Plums slowly ripening

One row of raspberries pruned. One row still to do

More Conference pears than we have had for years.

The Fig Tree, hope some more ripen, after two bad years the tree looked dead, but looks better now
 That's me done for today,
Back tomorrow when I hope to do the blog about budgeting that you may have glimpsed when it got accidentally posted before it was finished.






Wednesday, 14 August 2013

How the day goes by on a simple Suffolk Smallholding

 A beautiful sunny morning and we were up and outside by 7am  so that by 8am we had picked, packed and put out on the stall  
 10 boxes of eggs
3 cucumbers
4 bags of good tomatoes
1 bag of cooking tomatoes
2 bunches of beetroot
2 bunches of carrots
2 bags of onions
1 bag of courgettes
4 bags of potatoes
3 large bags of runner beans
1 small bag of runner beans
1 bag of chilli peppers
2 aubergines
And 1 large courgette masquerading as a marrow ( or vice versa)

(By 11 am the whole lot had gone!)

A couple more jobs indoors, washing hung out and we were ready for a cup of coffee by 9am. Bread started, lots of weeding done and  we had another coffee at 10.45!
2 cheques in the post for campsite deposits and new cartridges for the printer. So cheques put away, printer sorted, more campsite welcome leaflets photocopied, potatoes prepared for dinner,bread finished, campsite loos cleaned, some things shifted with the tractor bucket and we were hungry and ready for lunch( lots of home grown salad with some blue cheese, then raspberries) by just after midday.
An hour sitting down, then washing up and wiping up and tidying up.
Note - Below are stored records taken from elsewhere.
File: config.mk
export PLATFORM = sky130hd
export DESIGN_NAME = url_percent_decoder_flat
export DESIGN_NICKNAME = d
export VERILOG_FILES = /design/src/hdl/upd_pkg.sv /design/src/hdl/upd_if.sv /design/src/hdl/url_percent_decoder.sv /design/src/hdl/upd_front.sv /design/src/hdl/upd_fifo.sv /design/src/hdl/upd_back.sv /design/src/flat_wrapper.sv
export VERILOG_INCLUDE_DIRS = /design/src /design/src/hdl
export SDC_FILE = /design/constraint.sdc
export NUM_CORES = 1
export LEC_CHECK = 0
export BUFFER_PORTS_ARGS = -buffer_cell sky130_fd_sc_hd__buf_4
export CAP_MARGIN = 20
export CORE_MARGIN = 10
export CORE_UTILIZATION = 45
export DETAILED_ROUTE_END_ITERATION = 8
export HOLD_SLACK_MARGIN = 0.06
export PLACE_DENSITY_LB_ADDON = 0.05
export SYNTH_ARGS = -nofsm -noshare
export SYNTH_HDL_FRONTEND = slang
export SYNTH_SLANG_ARGS = --single-unit
File: constraint.sdc
create_clock -name clock -period 4.1 [get_ports clock]
set_input_delay 0 -clock clock [delete_from_list [all_inputs] [get_ports clock]]
set_output_delay 0 -clock clock [all_outputs]
set_load 0.05 [all_outputs]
Checking chickens water and collecting and sorting eggs(me) bashing the old hay mower with a hammer to see why it stopped working(Him) and by 2.30 it is time for a proper rest ( Him) and I'm ready for a shower.( No early showers here as we have to wait for the sun to heat the solar water thingy on the roof).
Then a cuppa and a biscuit and some brain work as He watches  Rachel Riley Countdown and I half watch while pinning up the hem on a pair of too long shorts that I'm shortening.
More weeding ( Him) and sewing up the shorts  hem ( me).
Then it's outside to check the chickens water and to pick up any late eggs (me) while he checks emails, then goes out to the poly tunnel to prepare an empty bit for seed sowing.
 Next I pick and prepare some french beans for dinner and we get dinner sorted. ( The other half of yesterdays cheese and tomato quiche,fried potatoes and the gorgeous french beans.) A few more of the last raspberries for dessert. Local news on TV, more washing  and wiping up, watering polytunnels, a shave and shower for Him,  an evening reading and watching TV (and blog reading for me) and that's another day gone!

Thank you to everyone for comments yesterday, the whole of blogland has now got men peeing on compost heaps! and Bridgets comment made me smile.